▶ _WHAT THE EXERCISE ASKS_
Please give back, word for word, only the lines starting at the one containing "export BUFFER_PORTS_ARGS = -buffer_cell sky130_fd_sc_hd__buf_2" and ending at the one containing "set_load 0.005 [all_outputs]" within the material below.
MATERIAL FOR THIS EXERCISE: Begin
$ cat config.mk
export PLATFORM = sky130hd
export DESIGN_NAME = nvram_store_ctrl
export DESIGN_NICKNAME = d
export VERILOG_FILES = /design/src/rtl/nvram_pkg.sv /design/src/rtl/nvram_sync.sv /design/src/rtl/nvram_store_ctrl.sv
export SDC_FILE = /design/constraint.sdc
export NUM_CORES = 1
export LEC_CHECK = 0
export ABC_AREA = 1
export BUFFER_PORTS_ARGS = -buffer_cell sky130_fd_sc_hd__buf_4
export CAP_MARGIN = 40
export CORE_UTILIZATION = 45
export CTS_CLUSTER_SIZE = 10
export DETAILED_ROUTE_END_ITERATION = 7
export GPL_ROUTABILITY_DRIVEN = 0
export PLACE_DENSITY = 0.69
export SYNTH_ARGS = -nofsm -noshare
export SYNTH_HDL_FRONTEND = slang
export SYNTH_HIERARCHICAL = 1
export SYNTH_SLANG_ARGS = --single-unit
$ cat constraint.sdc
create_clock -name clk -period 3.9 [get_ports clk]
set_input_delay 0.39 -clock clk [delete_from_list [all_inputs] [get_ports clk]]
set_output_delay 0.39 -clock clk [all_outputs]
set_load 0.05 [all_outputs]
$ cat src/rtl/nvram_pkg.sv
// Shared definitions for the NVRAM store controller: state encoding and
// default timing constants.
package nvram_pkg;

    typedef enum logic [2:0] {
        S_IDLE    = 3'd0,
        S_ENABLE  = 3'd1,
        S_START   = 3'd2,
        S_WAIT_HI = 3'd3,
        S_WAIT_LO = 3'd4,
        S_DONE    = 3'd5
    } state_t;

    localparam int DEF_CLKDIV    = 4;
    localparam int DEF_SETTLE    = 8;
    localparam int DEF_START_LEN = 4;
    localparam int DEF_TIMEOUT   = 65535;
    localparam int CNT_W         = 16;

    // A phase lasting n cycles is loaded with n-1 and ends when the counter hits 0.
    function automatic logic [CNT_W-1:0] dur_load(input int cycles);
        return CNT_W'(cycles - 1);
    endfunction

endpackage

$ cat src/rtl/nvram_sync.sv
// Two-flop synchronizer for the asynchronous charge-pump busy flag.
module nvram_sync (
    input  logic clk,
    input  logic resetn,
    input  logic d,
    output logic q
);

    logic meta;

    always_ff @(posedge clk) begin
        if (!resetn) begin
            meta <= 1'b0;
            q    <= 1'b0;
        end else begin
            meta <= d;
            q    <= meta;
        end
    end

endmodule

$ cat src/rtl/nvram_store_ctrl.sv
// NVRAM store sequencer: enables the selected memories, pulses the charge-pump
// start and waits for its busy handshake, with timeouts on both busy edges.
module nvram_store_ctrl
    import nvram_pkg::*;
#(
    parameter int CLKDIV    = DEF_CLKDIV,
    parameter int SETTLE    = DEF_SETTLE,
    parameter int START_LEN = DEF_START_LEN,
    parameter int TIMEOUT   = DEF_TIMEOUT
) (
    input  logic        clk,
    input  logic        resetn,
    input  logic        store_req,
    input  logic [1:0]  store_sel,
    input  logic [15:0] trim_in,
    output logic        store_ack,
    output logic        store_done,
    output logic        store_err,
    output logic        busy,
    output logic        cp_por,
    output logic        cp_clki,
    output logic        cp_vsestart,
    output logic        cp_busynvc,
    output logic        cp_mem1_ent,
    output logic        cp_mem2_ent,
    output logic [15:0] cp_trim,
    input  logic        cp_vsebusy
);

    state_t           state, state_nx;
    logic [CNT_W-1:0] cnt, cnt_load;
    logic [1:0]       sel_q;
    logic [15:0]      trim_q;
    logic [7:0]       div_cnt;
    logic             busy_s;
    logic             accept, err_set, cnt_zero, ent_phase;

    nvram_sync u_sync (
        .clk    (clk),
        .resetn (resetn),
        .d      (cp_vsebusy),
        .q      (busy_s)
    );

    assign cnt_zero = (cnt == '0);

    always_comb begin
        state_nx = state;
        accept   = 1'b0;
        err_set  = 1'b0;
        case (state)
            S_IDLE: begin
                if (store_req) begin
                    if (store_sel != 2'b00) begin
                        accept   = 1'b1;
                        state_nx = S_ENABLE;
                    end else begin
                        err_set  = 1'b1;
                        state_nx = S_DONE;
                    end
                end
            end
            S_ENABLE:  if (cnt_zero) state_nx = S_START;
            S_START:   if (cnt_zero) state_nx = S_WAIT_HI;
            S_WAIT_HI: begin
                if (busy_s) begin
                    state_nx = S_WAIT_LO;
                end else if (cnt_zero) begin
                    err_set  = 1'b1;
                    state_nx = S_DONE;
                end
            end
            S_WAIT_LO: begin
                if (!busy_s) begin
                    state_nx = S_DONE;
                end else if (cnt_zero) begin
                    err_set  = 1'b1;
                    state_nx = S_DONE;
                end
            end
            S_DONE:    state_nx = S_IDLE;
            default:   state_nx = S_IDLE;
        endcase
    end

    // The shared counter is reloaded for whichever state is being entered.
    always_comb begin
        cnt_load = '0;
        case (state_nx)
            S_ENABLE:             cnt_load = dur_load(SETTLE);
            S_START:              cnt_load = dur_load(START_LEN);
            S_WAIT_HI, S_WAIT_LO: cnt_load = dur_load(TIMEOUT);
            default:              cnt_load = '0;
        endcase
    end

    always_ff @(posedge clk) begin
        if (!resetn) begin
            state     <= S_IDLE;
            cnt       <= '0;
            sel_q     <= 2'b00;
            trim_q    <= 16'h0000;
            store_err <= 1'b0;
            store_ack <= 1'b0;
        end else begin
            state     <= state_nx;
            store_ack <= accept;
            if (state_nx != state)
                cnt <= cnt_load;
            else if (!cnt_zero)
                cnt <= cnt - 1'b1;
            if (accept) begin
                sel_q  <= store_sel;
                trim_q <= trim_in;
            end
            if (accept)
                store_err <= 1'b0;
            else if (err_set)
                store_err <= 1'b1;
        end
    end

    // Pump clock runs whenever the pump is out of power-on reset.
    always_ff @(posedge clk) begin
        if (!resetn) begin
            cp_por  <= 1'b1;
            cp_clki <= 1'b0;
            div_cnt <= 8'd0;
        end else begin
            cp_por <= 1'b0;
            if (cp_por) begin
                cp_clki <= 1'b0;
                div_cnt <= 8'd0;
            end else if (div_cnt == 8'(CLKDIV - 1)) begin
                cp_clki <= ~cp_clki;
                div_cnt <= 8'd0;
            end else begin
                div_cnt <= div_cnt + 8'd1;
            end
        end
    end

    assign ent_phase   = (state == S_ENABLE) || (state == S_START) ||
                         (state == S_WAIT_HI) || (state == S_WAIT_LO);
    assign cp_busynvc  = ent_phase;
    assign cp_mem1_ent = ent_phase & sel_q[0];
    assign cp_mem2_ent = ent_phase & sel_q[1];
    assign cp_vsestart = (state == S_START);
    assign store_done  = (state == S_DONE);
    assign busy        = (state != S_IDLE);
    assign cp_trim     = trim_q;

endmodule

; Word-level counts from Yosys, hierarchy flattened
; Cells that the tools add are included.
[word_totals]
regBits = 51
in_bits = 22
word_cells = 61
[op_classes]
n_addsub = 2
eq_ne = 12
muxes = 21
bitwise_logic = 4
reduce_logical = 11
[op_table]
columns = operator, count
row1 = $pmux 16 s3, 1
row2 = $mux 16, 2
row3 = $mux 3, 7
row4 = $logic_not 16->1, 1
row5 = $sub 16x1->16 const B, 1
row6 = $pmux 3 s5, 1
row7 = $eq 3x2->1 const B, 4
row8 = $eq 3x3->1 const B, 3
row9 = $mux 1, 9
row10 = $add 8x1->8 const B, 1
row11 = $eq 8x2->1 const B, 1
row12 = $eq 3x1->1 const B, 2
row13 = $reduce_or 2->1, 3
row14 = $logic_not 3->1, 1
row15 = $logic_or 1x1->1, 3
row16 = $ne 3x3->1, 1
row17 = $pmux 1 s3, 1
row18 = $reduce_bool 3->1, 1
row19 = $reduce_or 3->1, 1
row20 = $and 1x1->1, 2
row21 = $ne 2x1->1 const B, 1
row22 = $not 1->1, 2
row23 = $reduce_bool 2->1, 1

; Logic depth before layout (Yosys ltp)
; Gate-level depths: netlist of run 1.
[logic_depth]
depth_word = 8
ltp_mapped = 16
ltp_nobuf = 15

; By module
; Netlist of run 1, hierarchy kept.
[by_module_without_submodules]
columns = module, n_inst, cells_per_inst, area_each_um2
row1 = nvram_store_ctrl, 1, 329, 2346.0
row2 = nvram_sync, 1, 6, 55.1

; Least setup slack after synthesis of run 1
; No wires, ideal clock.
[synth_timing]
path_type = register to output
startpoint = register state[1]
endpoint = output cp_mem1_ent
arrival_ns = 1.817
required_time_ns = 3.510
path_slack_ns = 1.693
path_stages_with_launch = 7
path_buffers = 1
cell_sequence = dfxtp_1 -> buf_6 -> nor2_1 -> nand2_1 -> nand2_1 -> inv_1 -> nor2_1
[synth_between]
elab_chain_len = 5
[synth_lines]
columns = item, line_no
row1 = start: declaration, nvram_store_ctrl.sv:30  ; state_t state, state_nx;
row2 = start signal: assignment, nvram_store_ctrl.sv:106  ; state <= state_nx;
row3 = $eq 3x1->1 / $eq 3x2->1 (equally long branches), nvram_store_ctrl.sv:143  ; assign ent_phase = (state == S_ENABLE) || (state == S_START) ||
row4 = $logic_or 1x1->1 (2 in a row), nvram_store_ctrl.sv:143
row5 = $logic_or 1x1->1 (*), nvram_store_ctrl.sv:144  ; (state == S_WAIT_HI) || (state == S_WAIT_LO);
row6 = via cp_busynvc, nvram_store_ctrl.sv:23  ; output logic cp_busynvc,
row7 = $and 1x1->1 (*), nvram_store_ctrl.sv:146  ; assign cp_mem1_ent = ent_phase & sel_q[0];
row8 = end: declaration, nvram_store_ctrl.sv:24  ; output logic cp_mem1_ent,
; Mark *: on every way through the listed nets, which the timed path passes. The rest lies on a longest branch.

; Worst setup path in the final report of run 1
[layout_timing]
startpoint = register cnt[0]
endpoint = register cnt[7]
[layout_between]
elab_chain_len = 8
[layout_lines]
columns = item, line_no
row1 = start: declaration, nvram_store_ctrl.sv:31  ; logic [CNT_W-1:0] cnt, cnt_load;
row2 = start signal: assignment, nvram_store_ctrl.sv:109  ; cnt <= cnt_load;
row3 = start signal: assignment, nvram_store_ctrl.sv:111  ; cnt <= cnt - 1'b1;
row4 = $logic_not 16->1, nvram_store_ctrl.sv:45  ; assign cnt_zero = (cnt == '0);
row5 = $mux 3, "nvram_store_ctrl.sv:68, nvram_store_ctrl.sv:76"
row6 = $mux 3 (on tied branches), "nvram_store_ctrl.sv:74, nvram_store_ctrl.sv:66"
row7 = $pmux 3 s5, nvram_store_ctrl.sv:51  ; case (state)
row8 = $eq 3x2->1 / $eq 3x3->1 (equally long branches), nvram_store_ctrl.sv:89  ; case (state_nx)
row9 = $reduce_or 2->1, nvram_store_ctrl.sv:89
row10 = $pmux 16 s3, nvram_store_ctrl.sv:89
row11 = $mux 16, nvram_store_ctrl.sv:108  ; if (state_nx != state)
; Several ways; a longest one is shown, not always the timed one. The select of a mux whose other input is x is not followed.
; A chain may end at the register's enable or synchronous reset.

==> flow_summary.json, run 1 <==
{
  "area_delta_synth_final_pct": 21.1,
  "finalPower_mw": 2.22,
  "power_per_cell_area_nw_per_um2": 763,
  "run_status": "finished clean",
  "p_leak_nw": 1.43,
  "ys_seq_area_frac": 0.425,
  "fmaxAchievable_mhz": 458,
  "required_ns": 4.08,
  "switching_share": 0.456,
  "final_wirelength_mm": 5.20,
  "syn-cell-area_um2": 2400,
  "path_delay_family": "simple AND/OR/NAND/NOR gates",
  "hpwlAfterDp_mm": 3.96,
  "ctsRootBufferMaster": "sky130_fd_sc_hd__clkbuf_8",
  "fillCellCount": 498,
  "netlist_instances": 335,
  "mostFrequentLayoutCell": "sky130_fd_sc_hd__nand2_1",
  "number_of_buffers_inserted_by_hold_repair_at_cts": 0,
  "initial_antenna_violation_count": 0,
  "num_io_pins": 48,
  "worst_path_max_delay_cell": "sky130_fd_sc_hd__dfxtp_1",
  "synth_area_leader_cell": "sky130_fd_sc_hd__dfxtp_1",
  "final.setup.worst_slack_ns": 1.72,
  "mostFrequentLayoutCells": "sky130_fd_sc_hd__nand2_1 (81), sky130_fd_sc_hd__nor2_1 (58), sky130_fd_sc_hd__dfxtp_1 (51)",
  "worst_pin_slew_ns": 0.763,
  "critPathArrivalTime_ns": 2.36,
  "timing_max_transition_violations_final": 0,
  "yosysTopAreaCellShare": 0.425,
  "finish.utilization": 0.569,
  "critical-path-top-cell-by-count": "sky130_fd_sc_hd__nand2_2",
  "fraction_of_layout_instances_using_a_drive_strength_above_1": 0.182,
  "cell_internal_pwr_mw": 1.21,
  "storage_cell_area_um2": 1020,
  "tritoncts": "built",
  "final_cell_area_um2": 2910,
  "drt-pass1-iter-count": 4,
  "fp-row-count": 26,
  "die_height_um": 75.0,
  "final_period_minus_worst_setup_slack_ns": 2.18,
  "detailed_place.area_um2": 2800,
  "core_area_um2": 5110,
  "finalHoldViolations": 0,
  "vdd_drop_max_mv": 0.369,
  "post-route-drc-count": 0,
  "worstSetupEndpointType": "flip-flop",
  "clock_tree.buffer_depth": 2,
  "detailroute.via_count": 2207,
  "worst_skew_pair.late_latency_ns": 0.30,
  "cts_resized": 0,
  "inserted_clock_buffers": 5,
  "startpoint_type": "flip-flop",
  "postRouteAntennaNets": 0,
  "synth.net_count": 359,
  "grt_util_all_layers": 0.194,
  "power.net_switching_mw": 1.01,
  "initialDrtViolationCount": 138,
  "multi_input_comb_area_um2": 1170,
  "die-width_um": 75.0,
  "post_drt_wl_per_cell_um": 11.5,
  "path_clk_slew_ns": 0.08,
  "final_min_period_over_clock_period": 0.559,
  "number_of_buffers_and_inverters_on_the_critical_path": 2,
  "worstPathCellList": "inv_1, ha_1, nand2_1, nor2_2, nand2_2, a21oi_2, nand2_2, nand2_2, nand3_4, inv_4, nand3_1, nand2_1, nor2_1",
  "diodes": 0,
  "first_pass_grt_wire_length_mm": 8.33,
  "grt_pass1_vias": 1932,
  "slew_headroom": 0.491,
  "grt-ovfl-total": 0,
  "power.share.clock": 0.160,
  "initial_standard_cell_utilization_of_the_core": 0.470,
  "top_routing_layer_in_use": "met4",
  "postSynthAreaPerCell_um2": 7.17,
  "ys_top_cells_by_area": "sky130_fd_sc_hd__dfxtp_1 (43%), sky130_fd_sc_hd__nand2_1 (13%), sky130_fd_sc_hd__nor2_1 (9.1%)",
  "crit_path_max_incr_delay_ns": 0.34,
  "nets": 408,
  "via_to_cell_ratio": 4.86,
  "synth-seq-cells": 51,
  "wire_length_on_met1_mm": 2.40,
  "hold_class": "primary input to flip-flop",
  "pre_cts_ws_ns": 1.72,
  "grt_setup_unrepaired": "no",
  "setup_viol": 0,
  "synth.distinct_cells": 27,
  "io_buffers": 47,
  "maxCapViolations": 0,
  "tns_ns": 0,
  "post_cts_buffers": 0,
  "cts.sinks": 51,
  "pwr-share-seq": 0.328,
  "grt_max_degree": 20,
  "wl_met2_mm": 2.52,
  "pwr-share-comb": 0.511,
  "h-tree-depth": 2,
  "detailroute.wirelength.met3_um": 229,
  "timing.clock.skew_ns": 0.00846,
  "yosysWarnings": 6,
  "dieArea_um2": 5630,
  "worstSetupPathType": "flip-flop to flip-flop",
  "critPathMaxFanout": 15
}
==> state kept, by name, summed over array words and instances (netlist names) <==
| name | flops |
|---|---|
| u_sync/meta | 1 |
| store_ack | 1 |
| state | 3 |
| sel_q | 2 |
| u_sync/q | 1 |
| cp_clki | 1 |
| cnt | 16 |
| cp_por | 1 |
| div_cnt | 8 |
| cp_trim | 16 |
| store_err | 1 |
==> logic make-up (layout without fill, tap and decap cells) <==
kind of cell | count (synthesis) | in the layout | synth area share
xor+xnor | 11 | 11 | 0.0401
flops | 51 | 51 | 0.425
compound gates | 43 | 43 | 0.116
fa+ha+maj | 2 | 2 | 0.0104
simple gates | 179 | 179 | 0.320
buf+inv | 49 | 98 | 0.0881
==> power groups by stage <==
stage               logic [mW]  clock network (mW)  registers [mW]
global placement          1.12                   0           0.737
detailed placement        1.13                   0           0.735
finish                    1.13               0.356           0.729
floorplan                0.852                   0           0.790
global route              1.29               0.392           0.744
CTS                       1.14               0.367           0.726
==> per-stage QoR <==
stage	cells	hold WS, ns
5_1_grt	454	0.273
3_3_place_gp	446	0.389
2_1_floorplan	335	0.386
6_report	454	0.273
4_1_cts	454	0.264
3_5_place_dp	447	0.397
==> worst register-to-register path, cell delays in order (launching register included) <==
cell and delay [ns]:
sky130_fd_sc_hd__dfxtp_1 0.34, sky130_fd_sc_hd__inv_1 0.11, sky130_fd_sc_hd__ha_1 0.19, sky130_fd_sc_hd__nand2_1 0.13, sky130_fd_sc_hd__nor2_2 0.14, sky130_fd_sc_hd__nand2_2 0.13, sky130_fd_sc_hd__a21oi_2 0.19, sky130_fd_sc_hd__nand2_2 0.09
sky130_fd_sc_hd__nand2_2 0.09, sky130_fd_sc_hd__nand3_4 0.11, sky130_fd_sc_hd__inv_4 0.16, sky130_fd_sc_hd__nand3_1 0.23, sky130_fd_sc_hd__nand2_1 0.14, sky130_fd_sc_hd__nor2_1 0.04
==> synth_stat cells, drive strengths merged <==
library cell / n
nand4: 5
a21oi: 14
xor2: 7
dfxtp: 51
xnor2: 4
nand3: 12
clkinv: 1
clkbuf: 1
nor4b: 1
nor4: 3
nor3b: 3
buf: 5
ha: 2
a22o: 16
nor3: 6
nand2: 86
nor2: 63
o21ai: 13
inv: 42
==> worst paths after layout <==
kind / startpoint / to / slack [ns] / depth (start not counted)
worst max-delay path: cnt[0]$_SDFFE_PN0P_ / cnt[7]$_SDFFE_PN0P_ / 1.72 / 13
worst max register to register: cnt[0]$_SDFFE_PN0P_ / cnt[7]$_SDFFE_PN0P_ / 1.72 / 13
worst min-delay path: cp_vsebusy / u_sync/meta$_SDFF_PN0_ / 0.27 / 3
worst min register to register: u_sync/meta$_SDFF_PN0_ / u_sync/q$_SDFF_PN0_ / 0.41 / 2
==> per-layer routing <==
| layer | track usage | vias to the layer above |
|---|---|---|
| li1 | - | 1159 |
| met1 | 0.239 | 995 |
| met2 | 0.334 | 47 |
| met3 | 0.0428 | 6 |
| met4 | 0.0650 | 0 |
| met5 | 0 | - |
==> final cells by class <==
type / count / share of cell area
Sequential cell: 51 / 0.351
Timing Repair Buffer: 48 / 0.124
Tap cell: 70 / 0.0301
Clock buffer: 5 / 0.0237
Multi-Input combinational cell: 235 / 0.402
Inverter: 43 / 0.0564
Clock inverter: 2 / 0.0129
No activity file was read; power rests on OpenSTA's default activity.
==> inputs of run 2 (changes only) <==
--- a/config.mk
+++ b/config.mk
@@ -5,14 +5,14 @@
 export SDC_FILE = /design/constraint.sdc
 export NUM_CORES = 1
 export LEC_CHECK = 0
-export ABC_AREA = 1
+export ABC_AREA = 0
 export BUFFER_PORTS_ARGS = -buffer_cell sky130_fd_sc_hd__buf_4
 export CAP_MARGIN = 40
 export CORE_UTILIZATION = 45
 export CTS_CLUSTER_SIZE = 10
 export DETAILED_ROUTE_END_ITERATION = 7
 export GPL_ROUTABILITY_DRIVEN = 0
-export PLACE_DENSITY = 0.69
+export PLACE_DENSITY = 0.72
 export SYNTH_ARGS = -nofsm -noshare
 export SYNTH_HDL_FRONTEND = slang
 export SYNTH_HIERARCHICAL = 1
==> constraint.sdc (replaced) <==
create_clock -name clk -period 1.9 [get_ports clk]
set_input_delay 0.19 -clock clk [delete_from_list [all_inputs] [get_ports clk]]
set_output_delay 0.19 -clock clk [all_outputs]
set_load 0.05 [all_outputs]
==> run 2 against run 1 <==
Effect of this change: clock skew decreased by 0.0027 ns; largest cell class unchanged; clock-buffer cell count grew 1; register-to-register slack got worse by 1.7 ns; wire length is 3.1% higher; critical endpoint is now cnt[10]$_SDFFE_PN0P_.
MATERIAL FOR THIS EXERCISE: End
MATERIAL FOR THIS EXERCISE: Begin
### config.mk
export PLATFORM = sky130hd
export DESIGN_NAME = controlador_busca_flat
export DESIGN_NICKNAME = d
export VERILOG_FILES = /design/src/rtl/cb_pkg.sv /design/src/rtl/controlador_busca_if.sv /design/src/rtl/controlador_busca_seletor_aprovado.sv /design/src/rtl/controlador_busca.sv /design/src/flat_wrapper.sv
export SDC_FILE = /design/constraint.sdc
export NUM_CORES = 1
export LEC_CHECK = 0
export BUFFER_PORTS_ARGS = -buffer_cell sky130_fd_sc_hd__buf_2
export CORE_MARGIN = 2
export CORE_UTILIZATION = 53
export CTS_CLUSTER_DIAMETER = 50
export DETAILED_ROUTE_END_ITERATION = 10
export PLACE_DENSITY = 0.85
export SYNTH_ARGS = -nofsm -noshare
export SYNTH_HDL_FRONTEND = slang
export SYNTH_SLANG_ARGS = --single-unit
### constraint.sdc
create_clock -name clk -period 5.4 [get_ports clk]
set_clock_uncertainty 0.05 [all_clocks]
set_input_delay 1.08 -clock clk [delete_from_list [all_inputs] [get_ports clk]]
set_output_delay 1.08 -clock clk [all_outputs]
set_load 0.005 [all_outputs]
MATERIAL FOR THIS EXERCISE: End
▶ _RESULT OF THE EXERCISE_
export BUFFER_PORTS_ARGS = -buffer_cell sky130_fd_sc_hd__buf_2
export CORE_MARGIN = 2
export CORE_UTILIZATION = 53
export CTS_CLUSTER_DIAMETER = 50
export DETAILED_ROUTE_END_ITERATION = 10
export PLACE_DENSITY = 0.85
export SYNTH_ARGS = -nofsm -noshare
export SYNTH_HDL_FRONTEND = slang
export SYNTH_SLANG_ARGS = --single-unit
### constraint.sdc
create_clock -name clk -period 5.4 [get_ports clk]
set_clock_uncertainty 0.05 [all_clocks]
set_input_delay 1.08 -clock clk [delete_from_list [all_inputs] [get_ports clk]]
set_output_delay 1.08 -clock clk [all_outputs]
set_load 0.005 [all_outputs]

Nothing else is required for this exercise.